ASSIGNMENT: Below are the records; collect from them each line containing the string "path".

Dataset excerpts:
<file path="config.mk">
export PLATFORM = sky130hd
export DESIGN_NAME = fp_issue_guard
export DESIGN_NICKNAME = d
export VERILOG_FILES = /design/src/rtl/fpchk_pkg.sv /design/src/rtl/fpchk_pattern.sv /design/src/rtl/fpchk_conflict.sv /design/src/rtl/fpchk_occmap.sv /design/src/rtl/fp_issue_guard.sv
export SDC_FILE = /design/constraint.sdc
export NUM_CORES = 1
export LEC_CHECK = 0
export BUFFER_PORTS_ARGS = -buffer_cell sky130_fd_sc_hd__buf_4
export CORE_MARGIN = 2
export CORE_UTILIZATION = 67
export CTS_CLUSTER_SIZE = 8
export DETAILED_ROUTE_END_ITERATION = 10
export PLACE_DENSITY = 0.9
export SLEW_MARGIN = 20
export SYNTH_ARGS = -nofsm -noshare
export SYNTH_HDL_FRONTEND = slang
export SYNTH_HIERARCHICAL = 1
export SYNTH_SLANG_ARGS = --single-unit
export TNS_END_PERCENT = 20
</file>
<file path="constraint.sdc">
create_clock -name clk -period 2.45 [get_ports clk]
set_clock_uncertainty 0.15 [all_clocks]
set_input_delay 0 -clock clk [delete_from_list [all_inputs] [get_ports clk]]
set_output_delay 0 -clock clk [all_outputs]
set_load 0.01 [all_outputs]
</file>
<file path="src/rtl/fpchk_pkg.sv">
package fpchk_pkg;
  localparam int NRES  = 5;
  localparam int RES_U = 0;
  localparam int RES_S = 1;
  localparam int RES_A = 2;
  localparam int RES_R = 3;
  localparam int RES_D = 4;

  typedef enum logic [1:0] {
    OP_ADD = 2'd0,
    OP_SUB = 2'd1,
    OP_CMP = 2'd2,
    OP_DIV = 2'd3
  } fp_op_e;

  typedef logic [NRES-1:0] res_vec_t;

  // Resources claimed by an op k cycles after it issues.
  function automatic res_vec_t slot_use(fp_op_e op, int k, int dlen);
    res_vec_t v;
    v = '0;
    unique case (op)
      OP_ADD, OP_SUB: begin
        if (k == 0) v[RES_U] = 1'b1;
        if (k == 1) begin v[RES_S] = 1'b1; v[RES_A] = 1'b1; end
        if (k == 2) begin v[RES_A] = 1'b1; v[RES_R] = 1'b1; end
        if (k == 3) begin v[RES_R] = 1'b1; v[RES_S] = 1'b1; end
      end
      OP_CMP: begin
        if (k == 0) v[RES_U] = 1'b1;
        if (k == 1) v[RES_A] = 1'b1;
        if (k == 2) v[RES_R] = 1'b1;
      end
      OP_DIV: begin
        if (k == 0) v[RES_U] = 1'b1;
        if (k == 1) v[RES_A] = 1'b1;
        if (k == 2) v[RES_R] = 1'b1;
        if (k >= 3 && k < 3 + dlen) v[RES_D] = 1'b1;
      end
      default: v = '0;
    endcase
    return v;
  endfunction
endpackage

</file>
<file path="src/rtl/fpchk_pattern.sv">
module fpchk_pattern
  import fpchk_pkg::*;
#(
  parameter int DIV_LEN = 28,
  parameter int DEPTH   = 3 + DIV_LEN
) (
  input  logic [1:0]                  op,
  output logic [DEPTH-1:0][NRES-1:0]  pat
);
  fp_op_e op_e;
  assign op_e = fp_op_e'(op);

  for (genvar k = 0; k < DEPTH; k++) begin : g_slot
    assign pat[k] = slot_use(op_e, k, DIV_LEN);
  end
endmodule

</file>
<file path="src/rtl/fpchk_conflict.sv">
module fpchk_conflict
  import fpchk_pkg::*;
#(
  parameter int DEPTH = 31
) (
  input  logic [DEPTH-1:0][NRES-1:0] pat,
  input  logic [DEPTH-1:0][NRES-1:0] occ,
  output logic [DEPTH-1:0]           hits,
  output logic                       conflict
);
  for (genvar k = 0; k < DEPTH; k++) begin : g_cmp
    assign hits[k] = |(pat[k] & occ[k]);
  end
  assign conflict = |hits;
endmodule

</file>
<file path="src/rtl/fpchk_occmap.sv">
module fpchk_occmap
  import fpchk_pkg::*;
#(
  parameter int DEPTH = 31
) (
  input  logic                       clk,
  input  logic                       rst_n,
  input  logic                       merge,
  input  logic [DEPTH-1:0][NRES-1:0] pat,
  output logic [DEPTH-1:0][NRES-1:0] occ
);
  for (genvar k = 0; k < DEPTH; k++) begin : g_slot
    if (k < DEPTH - 1) begin : g_mid
      always_ff @(posedge clk or negedge rst_n) begin
        if (!rst_n) occ[k] <= '0;
        else        occ[k] <= occ[k+1] | (merge ? pat[k+1] : '0);
      end
    end else begin : g_last
      always_ff @(posedge clk or negedge rst_n) begin
        if (!rst_n) occ[k] <= '0;
        else        occ[k] <= '0;
      end
    end
  end
endmodule

</file>
<file path="src/rtl/fp_issue_guard.sv">
module fp_issue_guard
  import fpchk_pkg::*;
#(
  parameter int DIV_LEN = 28
) (
  input  logic       clk,
  input  logic       rst_n,
  input  logic       req_valid,
  input  logic [1:0] req_op,
  output logic       issue_ok,
  output logic       stall
);
  localparam int DEPTH = 3 + DIV_LEN;

  logic [DEPTH-1:0][NRES-1:0] req_pat;
  logic [DEPTH-1:0][NRES-1:0] occ_map;
  logic [DEPTH-1:0]           slot_hits;
  logic                       collide;
  res_vec_t                   now_slot;

  fpchk_pattern #(.DIV_LEN(DIV_LEN), .DEPTH(DEPTH)) u_pat (
    .op  (req_op),
    .pat (req_pat)
  );

  fpchk_conflict #(.DEPTH(DEPTH)) u_cmp (
    .pat      (req_pat),
    .occ      (occ_map),
    .hits     (slot_hits),
    .conflict (collide)
  );

  assign issue_ok = req_valid && !collide;
  assign stall    = req_valid && collide;
  assign now_slot = occ_map[0];

  fpchk_occmap #(.DEPTH(DEPTH)) u_map (
    .clk   (clk),
    .rst_n (rst_n),
    .merge (issue_ok),
    .pat   (req_pat),
    .occ   (occ_map)
  );
endmodule

</file>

EXPECTED ANSWER:
<file path="config.mk">
<file path="constraint.sdc">
<file path="src/rtl/fpchk_pkg.sv">
<file path="src/rtl/fpchk_pattern.sv">
<file path="src/rtl/fpchk_conflict.sv">
<file path="src/rtl/fpchk_occmap.sv">
<file path="src/rtl/fp_issue_guard.sv">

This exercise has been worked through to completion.